# AIM OF THE TASK
Pull out every line with the word "assign" from the entries below.

### STORED DATA

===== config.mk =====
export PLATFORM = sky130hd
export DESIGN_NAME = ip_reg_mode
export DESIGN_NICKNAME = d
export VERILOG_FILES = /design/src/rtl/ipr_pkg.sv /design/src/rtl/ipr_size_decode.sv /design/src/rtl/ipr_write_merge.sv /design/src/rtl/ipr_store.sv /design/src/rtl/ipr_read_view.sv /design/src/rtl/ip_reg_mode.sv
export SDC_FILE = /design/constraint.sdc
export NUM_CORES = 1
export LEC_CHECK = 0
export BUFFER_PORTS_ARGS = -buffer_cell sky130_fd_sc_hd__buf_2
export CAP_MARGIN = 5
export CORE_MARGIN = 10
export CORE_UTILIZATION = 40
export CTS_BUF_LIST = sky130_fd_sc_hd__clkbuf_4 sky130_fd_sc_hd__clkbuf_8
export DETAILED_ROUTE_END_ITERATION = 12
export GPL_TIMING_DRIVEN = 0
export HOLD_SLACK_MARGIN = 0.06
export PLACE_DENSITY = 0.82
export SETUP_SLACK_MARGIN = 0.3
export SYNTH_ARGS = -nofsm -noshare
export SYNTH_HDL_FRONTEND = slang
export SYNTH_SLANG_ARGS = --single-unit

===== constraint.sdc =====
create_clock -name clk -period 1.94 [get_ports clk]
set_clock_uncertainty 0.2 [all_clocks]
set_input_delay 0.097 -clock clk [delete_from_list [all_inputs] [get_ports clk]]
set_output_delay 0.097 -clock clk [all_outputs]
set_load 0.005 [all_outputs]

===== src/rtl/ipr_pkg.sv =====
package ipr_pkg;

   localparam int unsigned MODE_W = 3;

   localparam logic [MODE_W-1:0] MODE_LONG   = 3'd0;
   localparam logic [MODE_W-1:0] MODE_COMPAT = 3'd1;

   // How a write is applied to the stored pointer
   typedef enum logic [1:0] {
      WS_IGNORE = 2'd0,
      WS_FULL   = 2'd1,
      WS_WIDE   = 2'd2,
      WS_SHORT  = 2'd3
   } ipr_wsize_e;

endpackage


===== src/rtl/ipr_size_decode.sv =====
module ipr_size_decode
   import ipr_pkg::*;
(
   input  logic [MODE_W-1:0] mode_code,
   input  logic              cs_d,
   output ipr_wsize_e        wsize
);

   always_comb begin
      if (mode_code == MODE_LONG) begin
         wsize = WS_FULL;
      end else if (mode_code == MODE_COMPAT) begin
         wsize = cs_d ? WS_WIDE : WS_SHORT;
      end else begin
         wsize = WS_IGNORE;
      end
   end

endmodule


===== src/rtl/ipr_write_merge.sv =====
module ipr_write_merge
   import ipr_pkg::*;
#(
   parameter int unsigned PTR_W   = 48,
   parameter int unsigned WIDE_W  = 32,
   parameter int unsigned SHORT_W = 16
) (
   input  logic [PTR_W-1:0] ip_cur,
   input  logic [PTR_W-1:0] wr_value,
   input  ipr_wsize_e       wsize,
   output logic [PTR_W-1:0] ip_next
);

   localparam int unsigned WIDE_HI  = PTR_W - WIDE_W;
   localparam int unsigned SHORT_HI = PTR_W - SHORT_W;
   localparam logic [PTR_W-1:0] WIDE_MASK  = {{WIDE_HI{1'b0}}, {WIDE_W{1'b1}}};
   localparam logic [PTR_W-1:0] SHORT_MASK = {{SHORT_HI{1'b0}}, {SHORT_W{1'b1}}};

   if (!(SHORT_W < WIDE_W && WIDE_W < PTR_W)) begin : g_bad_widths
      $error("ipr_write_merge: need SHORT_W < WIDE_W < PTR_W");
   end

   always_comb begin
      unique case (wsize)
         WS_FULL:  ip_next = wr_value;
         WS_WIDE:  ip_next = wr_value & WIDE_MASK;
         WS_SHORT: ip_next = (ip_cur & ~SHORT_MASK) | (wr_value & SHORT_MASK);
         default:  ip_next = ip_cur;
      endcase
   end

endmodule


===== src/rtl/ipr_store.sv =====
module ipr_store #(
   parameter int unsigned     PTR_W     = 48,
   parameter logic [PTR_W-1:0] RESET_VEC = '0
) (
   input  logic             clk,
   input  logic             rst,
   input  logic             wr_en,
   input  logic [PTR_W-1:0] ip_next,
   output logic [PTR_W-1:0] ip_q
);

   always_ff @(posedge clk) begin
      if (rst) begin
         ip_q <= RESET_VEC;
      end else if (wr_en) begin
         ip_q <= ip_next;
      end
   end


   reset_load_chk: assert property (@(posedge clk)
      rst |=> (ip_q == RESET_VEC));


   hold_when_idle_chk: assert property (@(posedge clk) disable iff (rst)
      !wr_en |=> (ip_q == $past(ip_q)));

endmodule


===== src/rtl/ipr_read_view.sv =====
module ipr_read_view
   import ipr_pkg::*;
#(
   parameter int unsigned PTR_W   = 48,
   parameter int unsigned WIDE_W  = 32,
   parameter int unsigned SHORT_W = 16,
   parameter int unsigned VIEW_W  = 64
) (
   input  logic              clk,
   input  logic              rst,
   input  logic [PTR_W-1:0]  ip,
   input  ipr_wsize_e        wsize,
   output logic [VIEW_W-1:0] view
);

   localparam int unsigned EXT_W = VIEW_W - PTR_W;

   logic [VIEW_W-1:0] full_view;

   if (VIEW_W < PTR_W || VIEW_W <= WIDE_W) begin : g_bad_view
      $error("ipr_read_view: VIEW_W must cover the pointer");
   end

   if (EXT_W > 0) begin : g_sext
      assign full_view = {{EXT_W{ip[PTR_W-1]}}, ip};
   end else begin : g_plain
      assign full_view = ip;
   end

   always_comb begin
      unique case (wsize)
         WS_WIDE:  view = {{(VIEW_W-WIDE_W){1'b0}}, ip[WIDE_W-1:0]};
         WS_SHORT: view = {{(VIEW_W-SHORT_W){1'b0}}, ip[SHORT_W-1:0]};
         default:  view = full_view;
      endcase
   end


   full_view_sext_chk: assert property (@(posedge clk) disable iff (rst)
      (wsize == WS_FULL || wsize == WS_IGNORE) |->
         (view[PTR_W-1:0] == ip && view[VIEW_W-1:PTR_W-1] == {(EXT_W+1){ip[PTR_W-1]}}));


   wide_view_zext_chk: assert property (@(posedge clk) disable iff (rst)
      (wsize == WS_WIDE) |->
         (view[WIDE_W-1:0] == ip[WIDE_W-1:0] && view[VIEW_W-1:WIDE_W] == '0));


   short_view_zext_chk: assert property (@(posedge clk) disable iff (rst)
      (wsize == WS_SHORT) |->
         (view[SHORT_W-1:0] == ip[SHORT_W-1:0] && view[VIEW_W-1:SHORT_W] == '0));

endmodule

######

# YOUR SOLUTION
      assign full_view = {{EXT_W{ip[PTR_W-1]}}, ip};
      assign full_view = ip;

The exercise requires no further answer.